Training Parameters And Accuracy Measures

Our platform provides the flexibility to adjust a set of training parameters. There are general training parameters and advanced training options that could influence the model predictions. The predictions are measured on the basis of a set of accuracy measures or metrics that are also discussed in this section.


Training Options

Once you have fulfilled all the feature group requirements for the use case, you can set the following general and advanced training configuration options to train your ML model:

Training Option Name Description Possible Values
Name The name you would like to give to the model that is going to be trained. The system generates a default name depending upon the name of the project the model is a part of. The name can be comprised of any alphanumeric character and the length can be anywhere from 5 to 60 characters.
Set Refresh Schedule (UTC) Refresh schedule refers to the schedule when your dataset is set to be replaced by an updated copy of the particular dataset in context from your storage bucket location. This value to be entered is a CRON time string that describes the schedule in UTC time zone. A string in CRON Format. If you're unfamiliar with Cron Syntax, Crontab Guru can help translate the syntax back into natural language.
Number of Clusters to Use Select the number of clusters to use.

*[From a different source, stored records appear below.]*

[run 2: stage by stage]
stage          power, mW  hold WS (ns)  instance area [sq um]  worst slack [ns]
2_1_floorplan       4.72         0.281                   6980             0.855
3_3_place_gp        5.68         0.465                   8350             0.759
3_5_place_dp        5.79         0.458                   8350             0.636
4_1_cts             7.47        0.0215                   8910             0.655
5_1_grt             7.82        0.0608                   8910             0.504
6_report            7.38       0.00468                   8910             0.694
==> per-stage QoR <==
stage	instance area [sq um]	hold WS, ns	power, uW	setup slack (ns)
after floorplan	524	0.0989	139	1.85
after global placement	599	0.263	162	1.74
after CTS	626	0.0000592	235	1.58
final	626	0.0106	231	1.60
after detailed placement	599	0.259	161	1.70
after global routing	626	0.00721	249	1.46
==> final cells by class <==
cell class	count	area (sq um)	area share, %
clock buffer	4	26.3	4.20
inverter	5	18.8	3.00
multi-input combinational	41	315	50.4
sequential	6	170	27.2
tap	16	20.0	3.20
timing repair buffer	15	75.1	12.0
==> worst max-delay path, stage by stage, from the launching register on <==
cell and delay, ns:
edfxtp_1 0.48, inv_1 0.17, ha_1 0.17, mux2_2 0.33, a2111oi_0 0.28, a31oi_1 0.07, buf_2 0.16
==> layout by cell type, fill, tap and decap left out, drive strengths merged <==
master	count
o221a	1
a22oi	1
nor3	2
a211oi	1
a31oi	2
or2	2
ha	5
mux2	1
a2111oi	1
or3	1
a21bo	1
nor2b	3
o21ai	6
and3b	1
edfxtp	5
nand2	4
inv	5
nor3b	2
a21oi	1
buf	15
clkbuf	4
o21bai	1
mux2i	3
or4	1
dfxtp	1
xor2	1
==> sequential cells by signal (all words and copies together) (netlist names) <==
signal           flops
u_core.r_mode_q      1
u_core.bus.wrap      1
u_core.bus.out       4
**config.mk**
```make
export PLATFORM = sky130hd
export DESIGN_NAME = sub_unit
export DESIGN_NICKNAME = d
export VERILOG_FILES = /design/src/rtl/alu_pkg.sv /design/src/rtl/sub_adder.sv /design/src/rtl/sub_unit.sv
export SDC_FILE = /design/constraint.sdc
export NUM_CORES = 1
export LEC_CHECK = 0
export ABC_AREA = 0
export ABC_CLOCK_PERIOD_IN_PS = 4400
export CAP_MARGIN = 30
export CORE_UTILIZATION = 39
export CTS_CLUSTER_SIZE = 24
export DETAILED_ROUTE_END_ITERATION = 7
export PLACE_DENSITY = 0.78
export SYNTH_ARGS = -nofsm -noshare
export SYNTH_HDL_FRONTEND = slang
export SYNTH_SLANG_ARGS = --single-unit
```
**constraint.sdc**
```tcl
create_clock -name clk -period 4.4 [get_ports clk]
set_clock_uncertainty 0.1 [all_clocks]
set_input_delay 0.44 -clock clk [delete_from_list [all_inputs] [get_ports clk]]
set_output_delay 0.44 -clock clk [all_outputs]
set_load 0.02 [all_outputs]
```
**src/rtl/alu_pkg.sv**
```systemverilog
// Shared ALU definitions: datapath width, flag bit positions and the flag bundle.
package alu_pkg;

  localparam int XLEN   = 32;
  localparam int FLAG_W = 4;

  // Bit positions of each flag inside a packed flag vector.
  localparam int FLAG_ZERO   = 0;
  localparam int FLAG_NEG    = 1;
  localparam int FLAG_BORROW = 2;
  localparam int FLAG_OVF    = 3;

  typedef struct packed {
    logic ovf;
    logic borrow;
    logic neg;
    logic zero;
  } alu_flags_t;

  function automatic alu_flags_t make_flags(input logic ovf, input logic borrow,
                                            input logic neg, input logic zero);
    alu_flags_t f;
    f.ovf    = ovf;
    f.borrow = borrow;
    f.neg    = neg;
    f.zero   = zero;
    return f;
  endfunction

endpackage

```
**src/rtl/sub_adder.sv**
```systemverilog
// WIDTH-bit carry-lookahead adder: 4-bit lookahead groups, group carries chained
// through group generate/propagate terms. Operands are zero-padded to a whole group.
module sub_adder #(
  parameter int WIDTH = 32
) (
  input  logic [WIDTH-1:0] a,
  input  logic [WIDTH-1:0] b_inv,
  input  logic             cin,
  output logic [WIDTH-1:0] sum,
  output logic             cout
);

  localparam int NGRP = (WIDTH + 3) / 4;
  localparam int PW   = NGRP * 4;

  logic [PW-1:0] a_ext_s;
  logic [PW-1:0] b_ext_s;
  logic [PW-1:0] g_s;
  logic [PW-1:0] p_s;
  logic [PW:0]   carry_s;
  logic [PW-1:0] sum_ext_s;
  logic          grp_g_s;
  logic          grp_p_s;

  // Generate/propagate, in-group lookahead carries and group-level carry chain.
  always_comb begin
    a_ext_s            = '0;
    b_ext_s            = '0;
    a_ext_s[WIDTH-1:0] = a;
    b_ext_s[WIDTH-1:0] = b_inv;
    g_s                = a_ext_s & b_ext_s;
    p_s                = a_ext_s ^ b_ext_s;
    carry_s            = '0;
    carry_s[0]         = cin;
    grp_g_s            = 1'b0;
    grp_p_s            = 1'b0;
    for (int k = 0; k < NGRP; k++) begin
      carry_s[4*k+1] = g_s[4*k]
                     | (p_s[4*k] & carry_s[4*k]);
      carry_s[4*k+2] = g_s[4*k+1]
                     | (p_s[4*k+1] & g_s[4*k])
                     | (p_s[4*k+1] & p_s[4*k] & carry_s[4*k]);
      carry_s[4*k+3] = g_s[4*k+2]
                     | (p_s[4*k+2] & g_s[4*k+1])
                     | (p_s[4*k+2] & p_s[4*k+1] & g_s[4*k])
                     | (p_s[4*k+2] & p_s[4*k+1] & p_s[4*k] & carry_s[4*k]);
      grp_g_s = g_s[4*k+3]
              | (p_s[4*k+3] & g_s[4*k+2])
              | (p_s[4*k+3] & p_s[4*k+2] & g_s[4*k+1])
              | (p_s[4*k+3] & p_s[4*k+2] & p_s[4*k+1] & g_s[4*k]);
      grp_p_s = p_s[4*k+3] & p_s[4*k+2] & p_s[4*k+1] & p_s[4*k];
      carry_s[4*k+4] = grp_g_s | (grp_p_s & carry_s[4*k]);
    end
    sum_ext_s = p_s ^ carry_s[PW-1:0];
  end

  assign sum  = sum_ext_s[WIDTH-1:0];
  assign cout = carry_s[WIDTH];

endmodule

```
**src/rtl/sub_unit.sv**
```systemverilog
// EX-stage subtractor: combinational a - b with status flags, plus a one-cycle
// registered copy qualified by out_valid for pipelined consumers. WIDTH must be >= 2.
module sub_unit
  import alu_pkg::*;
#(
  parameter int WIDTH = XLEN
) (
  input  logic             clk,
  input  logic             rst,
  input  logic [WIDTH-1:0] a,
  input  logic [WIDTH-1:0] b,
  input  logic             in_valid,
  output logic [WIDTH-1:0] result,
  output logic             zero,
  output logic             negative,
  output logic             borrow,
  output logic             overflow,
  output logic [WIDTH-1:0] result_q,
  output logic [FLAG_W-1:0] flags_q,
  output logic             out_valid
);

  logic [WIDTH-1:0] b_inv_s;
  logic [WIDTH-1:0] result_s;
  logic             cout_s;
  logic             overflow_s;
  alu_flags_t       flags_s;

  logic [WIDTH-1:0] result_q_r;
  alu_flags_t       flags_q_r;
  logic             out_valid_r;

  assign b_inv_s = ~b;

  sub_adder #(
    .WIDTH (WIDTH)
  ) u_adder (
    .a     (a),
    .b_inv (b_inv_s),
    .cin   (1'b1),
    .sum   (result_s),
    .cout  (cout_s)
  );

  // Signed overflow only when operand signs differ and the result sign leaves a's sign.
  assign overflow_s = (a[WIDTH-1] != b[WIDTH-1]) && (result_s[WIDTH-1] != a[WIDTH-1]);
  assign flags_s    = make_flags(overflow_s, ~cout_s, result_s[WIDTH-1], ~|result_s);

  assign result   = result_s;
  assign zero     = flags_s.zero;
  assign negative = flags_s.neg;
  assign borrow   = flags_s.borrow;
  assign overflow = flags_s.ovf;

  // Output stage: reset clears, in_valid captures, otherwise data holds and valid drops.
  always_ff @(posedge clk) begin
    if (rst) begin
      result_q_r  <= '0;
      flags_q_r   <= '0;
      out_valid_r <= 1'b0;
    end else if (in_valid) begin
      result_q_r  <= result_s;
      flags_q_r   <= flags_s;
      out_valid_r <= 1'b1;
    end else begin
      result_q_r  <= result_q_r;
      flags_q_r   <= flags_q_r;
      out_valid_r <= 1'b0;
    end
  end

  assign result_q  = result_q_r;
  assign flags_q   = flags_q_r;
  assign out_valid = out_valid_r;

endmodule

```
==> summary.txt, run 1 <==
=====================================================================================================
Worst-Skew Late Latency ................................................................      0.29 ns
Number of antenna violations at the first check in global routing ......................            0
Final min period .......................................................................      4.94 ns
Pwr/cell area ..........................................................................   296 nW/um2
Run status ............................................................................. complete, but fails checks
Non-filler instance count after layout .................................................          738
Mapped Avg Cell Area ...................................................................     8.11 um2
Worst IR Drop VDD ......................................................................       186 uV
Combinational family with the most area after synthesis ................................ compound AO/OA/AOI/OAI gates
Half-perimeter wire length of the detailed placement result ............................      9.42 mm
First-pass GRT wire length .............................................................      21.3 mm
Via count ..............................................................................         4128
Net count, final .......................................................................          742
Violated checks ........................................................................ negative setup slack
Post-route cell area ...................................................................     6020 um2
Routability congestion estimate from global placement ..................................        0.912
Post-synthesis mux area share ..........................................................        7.24%
Clock Pin Slew Worst Setup and Hold Paths ..............................................      0.08 ns
Drt first pass iters ...................................................................            4
Number of remaining DRC errors .........................................................            0
Synthesized Nets .......................................................................          499
Number of violations of the max-capacitance limit ......................................            0
Post-DR vias/cell ......................................................................         5.59
Total Routed Length ....................................................................      13.7 mm
Warning count from the yosys run .......................................................            0
TNS Setup ..............................................................................     -1.01 ns
Depth of the CTS H-tree ................................................................            2
Xor/xnor share of the synthesized area .................................................        4.96%
Average wire length per cell after detail routing ......................................      18.6 um
Signal arrival time at the worst endpoint ..............................................      4.40 ns
Via count of the first global-routing pass .............................................         4296
Post-synthesis share of cell area spent on full adders, half adders and majority gates .        17.4%
Placed Instances .......................................................................          712
Count of final max-slew check failures .................................................            0
ANT cells ..............................................................................            0
Count of routing violations after the opening detailed-route iteration .................          208
Setup crit start kind ..................................................................    input pin
Effective utilization at floorplan .....................................................        40.7%
Number of enable-type register cells in the synthesized netlist ........................            0
Fraction of synthesis flops using an asynchronous set or reset pin .....................           0%
Commonest non-fill, non-tap cells in the layout ........................................ buf_4 (101), clkdlybuf4s50_1 (100), nor2_1 (48), inv_1 (41), dfxtp_1 (36)
Kind of capture point of the worst setup path ..........................................  output port
Highest achievable clock rate ..........................................................      203 MHz
Post-synth cell types ..................................................................           62
Core footprint .........................................................................     7810 um2
Total clock buffers created by CTS .....................................................            5
RSZ-0062 raised after global routing ...................................................         true
Required time at the worst-slack endpoint ..............................................      3.86 ns
Maximum number of pins on one net before global-route repair ...........................           44
Classification of the worst setup path .................................................    in -> out
Ratio of cells with drive above 1 in the final layout ..................................        33.2%
Final Setup Violations .................................................................            2
Final worst setup slack ................................................................    -0.538 ns
Die outline height .....................................................................      92.3 um
CP max FO ..............................................................................            3
Buffer levels on the longest clock path ................................................            2
Register area share after synthesis ....................................................        22.7%
Hold Crit Class ........................................................................   reg -> reg
Setup slack, reg-to-reg ................................................................      3.46 ns
DP Area ................................................................................     5380 um2
Leakage ................................................................................      2.76 nW
Share of synthesized cell area in and, or, nand and nor gates ..........................        19.0%
GR Overflow Total ......................................................................            0
Row count ..............................................................................           32
Pin slew with the least headroom to its limit ..........................................     0.750 ns
Die outline area .......................................................................     8520 um2
Flops & latches, synth .................................................................           36
Compound-gate portion of the synthesized area ..........................................        20.2%
Input/output buffers ...................................................................          139
Clk root buf ...........................................................................     clkbuf_8
Aggregate global-route resource usage ..................................................        31.6%
Top-level port count ...................................................................          140
Endpoints failing hold .................................................................            0
Slew headroom ..........................................................................        49.3%
Total standard cell area after synthesis ...............................................     3180 um2
Portion of the clock cycle consumed by the worst path in the final layout ..............         112%
Final hold slack .......................................................................     0.382 ns
Number of nets with antenna violations after detailed routing ..........................            0
Primary flip-flop cell chosen by synthesis mapping .....................................      dfxtp_1
Area Overhead vs Synth .................................................................        89.3%
Number of instances in the synthesized netlist .........................................          392
Number of hold buffers added after cts .................................................            0
Commonest non-fill, non-tap cell in the layout .........................................        buf_4
Utilization after layout ...............................................................        77.1%
Clock tree sinks .......................................................................           36
Clock tree from TritonCTS ..............................................................          yes
Die Span X .............................................................................      92.3 um
=====================================================================================================
path summary, 6_finish.rpt:
| kind | from | endpoint | cells past startpoint |
|---|---|---|---|
| worst max register to register | result_q[12] | result_q[12] | 2 |
| worst max-delay path | b[22] | zero | 17 |
| worst min register to register | result_q[20] | result_q[20] | 2 |
| worst min-delay path | result_q[20] | result_q[20] | 2 |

If set to Automatic, we will choose the optimal number of clusters to reduce intra-cluster distance and increase inter-cluster distance. Integers from 2 to 30 with a step of 1 or Automatic

Metrics

Our AI engine will calculate the following metrics for this use case:

Metric Name Description
Number of Clusters The number of clusters created by the model.
Cluster Fractions The fraction of points in each cluster.
Silhouette Coefficient The silhouette score of the model. The best value is 1 and the worst value is 0. Higher values means the clusters are further apart and more distinct.
Davies Bouldin Score The Davies-Bouldin score of the model. The best value is 0. Lower scores indicate better clusters that are farther apart and less dispersed.
T-SNE Chart This chart represents the data points in 2 dimensions. Each cluster is a different colour.